# EXERCISE PROMPT:
Which lines below hold the word "slack"? Report each one.

# RECORDED DATA:
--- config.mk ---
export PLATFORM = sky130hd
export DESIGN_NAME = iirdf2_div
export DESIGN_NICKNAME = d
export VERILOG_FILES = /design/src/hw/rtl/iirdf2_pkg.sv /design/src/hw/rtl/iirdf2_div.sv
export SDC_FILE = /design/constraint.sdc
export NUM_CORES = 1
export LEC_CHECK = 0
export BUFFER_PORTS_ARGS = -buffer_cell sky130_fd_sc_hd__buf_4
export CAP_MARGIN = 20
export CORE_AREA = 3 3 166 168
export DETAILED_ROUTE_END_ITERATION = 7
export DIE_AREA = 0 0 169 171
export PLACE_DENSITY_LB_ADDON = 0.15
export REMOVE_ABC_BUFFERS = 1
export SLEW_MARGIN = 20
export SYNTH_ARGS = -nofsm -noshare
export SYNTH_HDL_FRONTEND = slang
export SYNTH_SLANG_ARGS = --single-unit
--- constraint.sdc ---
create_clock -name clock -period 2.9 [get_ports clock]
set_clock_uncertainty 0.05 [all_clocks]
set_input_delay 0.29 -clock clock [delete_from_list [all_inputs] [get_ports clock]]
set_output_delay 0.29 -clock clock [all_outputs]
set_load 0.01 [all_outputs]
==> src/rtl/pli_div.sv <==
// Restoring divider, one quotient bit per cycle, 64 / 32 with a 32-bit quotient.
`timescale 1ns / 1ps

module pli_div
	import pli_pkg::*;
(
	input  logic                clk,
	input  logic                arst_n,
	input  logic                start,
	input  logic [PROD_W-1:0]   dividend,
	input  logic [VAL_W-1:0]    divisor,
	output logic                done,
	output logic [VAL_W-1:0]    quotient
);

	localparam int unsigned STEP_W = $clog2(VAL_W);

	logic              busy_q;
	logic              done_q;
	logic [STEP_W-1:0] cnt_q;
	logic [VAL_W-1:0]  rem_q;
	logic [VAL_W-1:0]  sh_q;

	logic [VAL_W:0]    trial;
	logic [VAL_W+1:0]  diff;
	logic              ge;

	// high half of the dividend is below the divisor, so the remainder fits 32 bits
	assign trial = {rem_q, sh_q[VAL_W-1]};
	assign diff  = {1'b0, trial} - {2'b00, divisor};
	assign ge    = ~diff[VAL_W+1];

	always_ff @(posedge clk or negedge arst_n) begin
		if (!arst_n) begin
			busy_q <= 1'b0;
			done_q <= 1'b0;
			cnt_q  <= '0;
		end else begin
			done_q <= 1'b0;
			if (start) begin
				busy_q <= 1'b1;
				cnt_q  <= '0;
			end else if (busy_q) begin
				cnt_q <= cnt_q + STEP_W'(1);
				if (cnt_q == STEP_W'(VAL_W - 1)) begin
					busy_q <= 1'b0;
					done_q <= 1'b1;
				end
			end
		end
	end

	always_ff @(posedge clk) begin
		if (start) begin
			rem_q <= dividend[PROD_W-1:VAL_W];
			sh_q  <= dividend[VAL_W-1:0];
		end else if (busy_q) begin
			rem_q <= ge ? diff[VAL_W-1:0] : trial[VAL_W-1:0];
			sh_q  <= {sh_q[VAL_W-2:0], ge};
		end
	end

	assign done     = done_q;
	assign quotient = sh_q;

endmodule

* * *

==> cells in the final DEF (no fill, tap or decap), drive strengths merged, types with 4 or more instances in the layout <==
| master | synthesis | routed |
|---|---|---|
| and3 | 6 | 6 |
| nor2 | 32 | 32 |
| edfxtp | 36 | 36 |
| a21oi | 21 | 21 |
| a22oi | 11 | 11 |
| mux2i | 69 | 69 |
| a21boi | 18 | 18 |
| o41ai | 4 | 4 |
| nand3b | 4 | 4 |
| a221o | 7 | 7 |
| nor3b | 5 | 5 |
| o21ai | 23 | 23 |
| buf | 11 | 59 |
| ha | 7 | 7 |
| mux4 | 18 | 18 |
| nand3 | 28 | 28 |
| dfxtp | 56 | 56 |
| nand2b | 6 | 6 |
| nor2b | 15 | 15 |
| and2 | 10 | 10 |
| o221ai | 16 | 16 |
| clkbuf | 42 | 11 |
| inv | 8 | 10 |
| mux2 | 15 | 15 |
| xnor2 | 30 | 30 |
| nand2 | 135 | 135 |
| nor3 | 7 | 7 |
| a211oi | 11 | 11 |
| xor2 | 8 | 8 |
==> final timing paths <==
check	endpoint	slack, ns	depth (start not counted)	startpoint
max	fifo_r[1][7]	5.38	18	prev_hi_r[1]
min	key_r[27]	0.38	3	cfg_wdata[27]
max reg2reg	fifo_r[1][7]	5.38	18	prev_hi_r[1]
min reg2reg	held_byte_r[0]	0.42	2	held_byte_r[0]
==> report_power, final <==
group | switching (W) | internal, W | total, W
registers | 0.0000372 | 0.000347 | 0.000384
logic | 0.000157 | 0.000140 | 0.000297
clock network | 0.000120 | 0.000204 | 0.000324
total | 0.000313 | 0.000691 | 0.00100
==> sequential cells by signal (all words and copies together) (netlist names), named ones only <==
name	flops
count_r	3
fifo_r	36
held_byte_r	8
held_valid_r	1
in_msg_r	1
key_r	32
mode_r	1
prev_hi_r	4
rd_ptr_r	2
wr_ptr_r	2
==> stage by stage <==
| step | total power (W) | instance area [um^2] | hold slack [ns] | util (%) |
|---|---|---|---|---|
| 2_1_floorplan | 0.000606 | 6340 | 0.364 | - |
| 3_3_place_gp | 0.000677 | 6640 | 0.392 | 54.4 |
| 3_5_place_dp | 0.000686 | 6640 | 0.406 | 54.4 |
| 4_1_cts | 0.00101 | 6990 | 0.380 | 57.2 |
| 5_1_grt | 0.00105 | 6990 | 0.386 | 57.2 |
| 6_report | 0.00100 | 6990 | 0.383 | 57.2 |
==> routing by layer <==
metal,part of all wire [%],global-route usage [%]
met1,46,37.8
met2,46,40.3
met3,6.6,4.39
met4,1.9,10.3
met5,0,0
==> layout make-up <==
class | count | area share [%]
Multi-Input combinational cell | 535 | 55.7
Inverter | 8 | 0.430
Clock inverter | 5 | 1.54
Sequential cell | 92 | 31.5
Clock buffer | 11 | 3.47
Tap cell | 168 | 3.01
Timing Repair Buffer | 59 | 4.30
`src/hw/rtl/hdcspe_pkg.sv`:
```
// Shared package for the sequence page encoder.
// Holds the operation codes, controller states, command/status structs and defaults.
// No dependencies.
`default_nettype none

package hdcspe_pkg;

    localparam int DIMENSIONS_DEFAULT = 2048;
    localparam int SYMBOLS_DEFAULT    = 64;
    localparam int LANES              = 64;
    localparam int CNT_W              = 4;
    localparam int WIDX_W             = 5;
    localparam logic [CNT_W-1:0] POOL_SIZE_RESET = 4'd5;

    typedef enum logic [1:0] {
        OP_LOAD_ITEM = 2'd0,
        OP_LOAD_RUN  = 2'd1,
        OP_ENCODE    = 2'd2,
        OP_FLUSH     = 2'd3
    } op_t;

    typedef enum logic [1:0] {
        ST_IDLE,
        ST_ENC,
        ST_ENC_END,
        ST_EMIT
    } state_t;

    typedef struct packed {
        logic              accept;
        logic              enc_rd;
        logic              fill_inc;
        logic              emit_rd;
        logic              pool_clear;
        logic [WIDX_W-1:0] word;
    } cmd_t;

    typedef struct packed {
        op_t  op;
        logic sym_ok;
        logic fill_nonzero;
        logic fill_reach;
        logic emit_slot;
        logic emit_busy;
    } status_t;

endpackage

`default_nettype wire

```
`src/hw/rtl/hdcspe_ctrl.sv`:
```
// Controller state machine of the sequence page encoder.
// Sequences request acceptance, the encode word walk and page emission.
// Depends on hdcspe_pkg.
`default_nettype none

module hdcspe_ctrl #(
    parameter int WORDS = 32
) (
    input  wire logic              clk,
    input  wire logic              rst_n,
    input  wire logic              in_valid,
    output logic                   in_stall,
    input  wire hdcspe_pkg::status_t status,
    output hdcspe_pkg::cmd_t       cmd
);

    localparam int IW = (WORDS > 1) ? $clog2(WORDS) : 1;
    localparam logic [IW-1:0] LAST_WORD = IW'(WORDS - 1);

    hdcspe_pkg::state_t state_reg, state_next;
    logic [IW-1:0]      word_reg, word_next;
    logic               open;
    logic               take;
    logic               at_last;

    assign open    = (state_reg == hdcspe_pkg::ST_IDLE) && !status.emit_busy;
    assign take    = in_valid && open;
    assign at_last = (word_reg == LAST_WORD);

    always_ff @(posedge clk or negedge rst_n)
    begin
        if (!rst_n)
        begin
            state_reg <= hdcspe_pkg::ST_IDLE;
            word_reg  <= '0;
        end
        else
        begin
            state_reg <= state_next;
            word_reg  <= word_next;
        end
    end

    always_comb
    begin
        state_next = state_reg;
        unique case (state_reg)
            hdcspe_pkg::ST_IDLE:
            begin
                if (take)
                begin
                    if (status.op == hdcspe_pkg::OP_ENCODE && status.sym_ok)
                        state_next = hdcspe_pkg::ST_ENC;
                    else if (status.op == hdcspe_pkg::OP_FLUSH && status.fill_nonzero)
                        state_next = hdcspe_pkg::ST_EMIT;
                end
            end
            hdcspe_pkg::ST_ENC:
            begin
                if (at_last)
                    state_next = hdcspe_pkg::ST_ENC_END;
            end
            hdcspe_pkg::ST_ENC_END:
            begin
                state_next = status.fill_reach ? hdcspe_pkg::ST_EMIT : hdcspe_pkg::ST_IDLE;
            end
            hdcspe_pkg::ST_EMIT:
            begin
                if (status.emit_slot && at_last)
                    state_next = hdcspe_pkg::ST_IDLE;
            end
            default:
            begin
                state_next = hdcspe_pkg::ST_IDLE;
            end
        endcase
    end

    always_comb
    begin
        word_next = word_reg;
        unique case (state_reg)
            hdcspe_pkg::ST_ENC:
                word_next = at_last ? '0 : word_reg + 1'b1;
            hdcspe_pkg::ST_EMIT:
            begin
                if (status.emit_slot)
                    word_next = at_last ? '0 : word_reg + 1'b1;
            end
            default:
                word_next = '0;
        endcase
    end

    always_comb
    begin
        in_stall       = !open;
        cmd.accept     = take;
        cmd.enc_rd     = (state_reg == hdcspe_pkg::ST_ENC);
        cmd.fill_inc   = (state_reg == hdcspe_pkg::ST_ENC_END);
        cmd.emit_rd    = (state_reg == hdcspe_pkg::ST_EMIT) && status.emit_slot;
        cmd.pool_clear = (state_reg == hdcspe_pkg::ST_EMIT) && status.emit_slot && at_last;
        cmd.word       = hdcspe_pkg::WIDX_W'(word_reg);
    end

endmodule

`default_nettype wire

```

# RESPONSE:
check	endpoint	slack, ns	depth (start not counted)	startpoint
| step | total power (W) | instance area [um^2] | hold slack [ns] | util (%) |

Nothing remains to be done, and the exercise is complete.